Light exposure can alter your lifespan by up to five years
By Sarah Berry
In the not too distant future, Professor Sean Cain imagines we will think of the way we light our homes at night the same way we think of parents who used to smoke in cars with children in the back seat.
“In another 10 years, we’ll look back, and think, ‘Wow, what were we doing to ourselves?’ ” says Cain, who has been studying the effects of light on our circadian system and the flow-on effects to cognitive, mental and physical health since the 1990s.
His latest study, published in the Proceedings of the National Academy of Sciences, involved providing more than 88,000 adults over the age of 40 with wearable light sensors for one week and following up on their outcomes more than eight years later.
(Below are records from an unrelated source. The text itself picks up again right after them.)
Background: an optimization exercise with open tools, aiming at small area. Do not read the settings as production practice.
The RTL was checked by simulation tests, not by an equivalence proof against the original design.
No run shown here takes its clock network from TritonCTS; it comes from the design's own scripts or RTL.
The flow treats the clock pin as an ideal source. Dropping or thinning the clock tree relies on that and would not hold on a real chip.
No activity file was given, so power comes from the tool's default toggle rates.

--- flow/flow/run.sh ---
#!/bin/bash
# Standard layout with three changes: synthesis maps with an area-oriented
# ABC script (without the half-adder extraction), the port buffers are
# buf_1, and the clock tree is one buffer driving all registers.
set -euo pipefail
W=$(pwd)
export FLOW_ABC_SCRIPT=$W/flow/area.abc
export FLOW_CLKBUF=${FLOW_CLKBUF:-sky130_fd_sc_hd__clkbuf_16}
export FLOW_CLK_K=${FLOW_CLK_K:-3}
bash standard.sh \
  SYNTH_SCRIPT=$W/flow/synth_area.tcl ADDER_MAP_FILE= \
  "BUFFER_PORTS_ARGS=-buffer_cell sky130_fd_sc_hd__buf_1" \
  PRE_CTS_TCL=$W/flow/cts_single.tcl \
  finish > $W/flow.log 2>&1
--- flow/constraint.sdc ---
create_clock -name core_clock -period 10.0 [get_ports {mclk}]
set_input_delay 2.0000 -clock core_clock [delete_from_list [all_inputs] [get_ports {mclk}]]
set_output_delay 2.0000 -clock core_clock [all_outputs]
set_load 0.01 [all_outputs]
--- flow/standard.sh ---
#!/bin/bash
# synth_recipe.tcl (not shown) runs the flow's synth.tcl, then flattens the netlist and writes it again
# the make line also repeats each setting of config.mk as NAME=value (left out here)
make -C /OpenROAD-flow-scripts/flow DESIGN_CONFIG=/design/flow/config.mk WORK_HOME=/design/flow/orfs CLKGATE_MAP_FILE= SYNTH_SCRIPT=/design/flow/synth_recipe.tcl "${@:-finish}"
--- flow/flow/synth_area.tcl ---
# synth_recipe.tcl with one change: ABC maps for area with flow/area.abc.
proc synth {args} { yosys synth -nofsm -noshare {*}$args }
proc abc {args} {
  set i [lsearch -exact $args -script]
  if { $i >= 0 } { lset args [expr {$i + 1}] $::env(FLOW_ABC_SCRIPT) }
  yosys abc {*}$args
}
source $::env(SCRIPTS_DIR)/synth.tcl
# left out here: clear keep_hierarchy, flatten, clean up, hide names made inside functions, write 1_2_yosys.v
--- flow/flow/area.abc ---
strash
balance
rewrite
refactor
balance
rewrite
rewrite -z
balance
refactor -z
rewrite -z
balance
dch
amap
topo
--- flow/flow/cts_single.tcl ---
rename clock_tree_synthesis orig_clock_tree_synthesis
proc clock_tree_synthesis {args} {
  set db [ord::get_db]
  set block [ord::get_db_block]
  set clk_net [$block findNet mclk]
  set master [$db findMaster $::env(FLOW_CLKBUF)]
  set k $::env(FLOW_CLK_K)
  set sinks {}
  foreach it [$clk_net getITerms] {
    set bb [[$it getInst] getBBox]
    lappend sinks [list $it [expr {([$bb xMin] + [$bb xMax]) / 2.0}] \
                       [expr {([$bb yMin] + [$bb yMax]) / 2.0}]]
  }
  set n [llength $sinks]
  # initial centres: sinks spread along x
  set sorted [lsort -real -index 1 $sinks]
  set cx {}; set cy {}
  for {set j 0} {$j < $k} {incr j} {
    set s [lindex $sorted [expr {int(($j + 0.5) * $n / $k)}]]
    lappend cx [lindex $s 1]; lappend cy [lindex $s 2]
  }
  for {set iter 0} {$iter < 50} {incr iter} {
    set assign {}
    foreach s $sinks {
      set best 0; set bd 1e30
      for {set j 0} {$j < $k} {incr j} {
        set d [expr {abs([lindex $s 1] - [lindex $cx $j]) + abs([lindex $s 2] - [lindex $cy $j])}]
        if {$d < $bd} { set bd $d; set best $j }
      }
      lappend assign $best
    }
    set nx {}; set ny {}
    for {set j 0} {$j < $k} {incr j} {
      set sx 0; set sy 0; set c 0
      foreach s $sinks a $assign {
        if {$a == $j} { set sx [expr {$sx + [lindex $s 1]}]; set sy [expr {$sy + [lindex $s 2]}]; incr c }
      }
      if {$c > 0} { lappend nx [expr {$sx / $c}]; lappend ny [expr {$sy / $c}] } else { lappend nx [lindex $cx $j]; lappend ny [lindex $cy $j] }
    }
    set cx $nx; set cy $ny
  }
  for {set j 0} {$j < $k} {incr j} {
    set inst [odb::dbInst_create $block $master clkbuf_leaf_$j]
    set leaf [odb::dbNet_create $block clknet_leaf_$j]
    $leaf setSigType CLOCK
    set c 0
    foreach s $sinks a $assign {
      if {$a == $j} {
        set it [lindex $s 0]
        $it disconnect
        $it connect $leaf
        incr c
      }
    }
    [$inst findITerm A] connect $clk_net
    [$inst findITerm X] connect $leaf
    $inst setLocation [expr {int([lindex $cx $j])}] [expr {int([lindex $cy $j])}]
    $inst setPlacementStatus PLACED
    puts "cts: clkbuf_leaf_$j ($::env(FLOW_CLKBUF)) drives $c registers"
  }
}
Cain found that poor light patterns – bright light at night and dim light during the day – increased the risk of premature death by 30 per cent.
“People with the best light exposure patterns lived about five years longer than the people with poor light exposure patterns,” adds Cain, who led the research alongside his colleagues at Flinders University, Dr Andrew Phillips and Dan Windred.
Though they adjusted for factors such as age, sex, socioeconomic status and sleep duration, it is difficult to fully tease out what is driving the effects, says Associate Professor Nat Marshall, who specialises in sleep and sleep disorders at The Woolcock Institute of Medical Research and Macquarie University.
Still, Marshall says, it’s a “very impressive” study.
“We have evolved in a 24-hour light/dark cycle and that’s baked into the DNA of most living creatures including ourselves,” he adds.
The study builds upon previous research findings that poor light behaviour increases the risk of type 2 diabetes by 30 to 40 per cent, while greater exposure to daytime light seems to have a protective effect on our mental health and is associated with a lower risk of depression, anxiety and other disorders.
Light sets the time on our circadian clock. When our biological and behavioural rhythms are out of alignment, our systems are more prone to malfunction.
For instance, our body doesn’t process food as well late at night, when our body is trying to wind down.
“So you’ll tend to gain weight more and have probably more difficulty in processing glucose and whatnot at night,” Cain explains.
He adds that the pancreas, gut and liver are all rhythmic as well, operating differently depending on the time of day. “When you disrupt the clocks with low daytime light and high nighttime light, it’s going to lead to more disruptions in this tissue’s ability to do its job at the right time.”
The result is a greater propensity towards illness. “Poor light patterns will tend to make you more vulnerable to whatever chronic disease you might tend toward.”
This is particularly problematic for Australia’s 1.4 million shift workers.
“Unfortunately, there’s no magic bullet here,” Cain admits. “We are day-active, night-sleeping animals, and when we don’t do that, we’re acting against our physiology.”
Though people in certain professions may not be able to choose when they are and are not exposed to light, Marshall agrees that, in the long term, poor light patterns can negatively affect health.
And though blue light is perceived differently in our brain and may suppress melatonin, Marshall says this research suggests the intensity of the light is more important than the hue.
Interestingly, chronotype (our inclination to sleep and wake at certain times) does little to influence the effect of bright light at night.
Previous research has found that when electric lights are removed at night (while camping, for instance), night owls tend to adopt similar sleep and wake behaviours to those who consider themselves early birds.
“The power of your chronotype really is more of a modern phenomenon that is a result of exposure to artificial light,” says Cain, who has developed a wearable light sensor which will soon become available to the public.
In the future, he anticipates that we will become more cognisant of the health effects of bright lights at night and switch to smart lights, which automatically dim and emit a more orange light.
The good news is that our bodies are highly responsive to changes in light.
When we start exposing ourselves to healthier light patterns – bright, natural light upon waking and throughout the day (natural daylight is far more intense than artificial office lights), dimmer lights as the sun goes down and near total darkness for sleeping – the strength of our clocks are boosted quickly.
“They’re better able to influence and control all of your physiology essentially,” Cain says. “Your clock can better organise all of your body to be doing the right things at the right time.”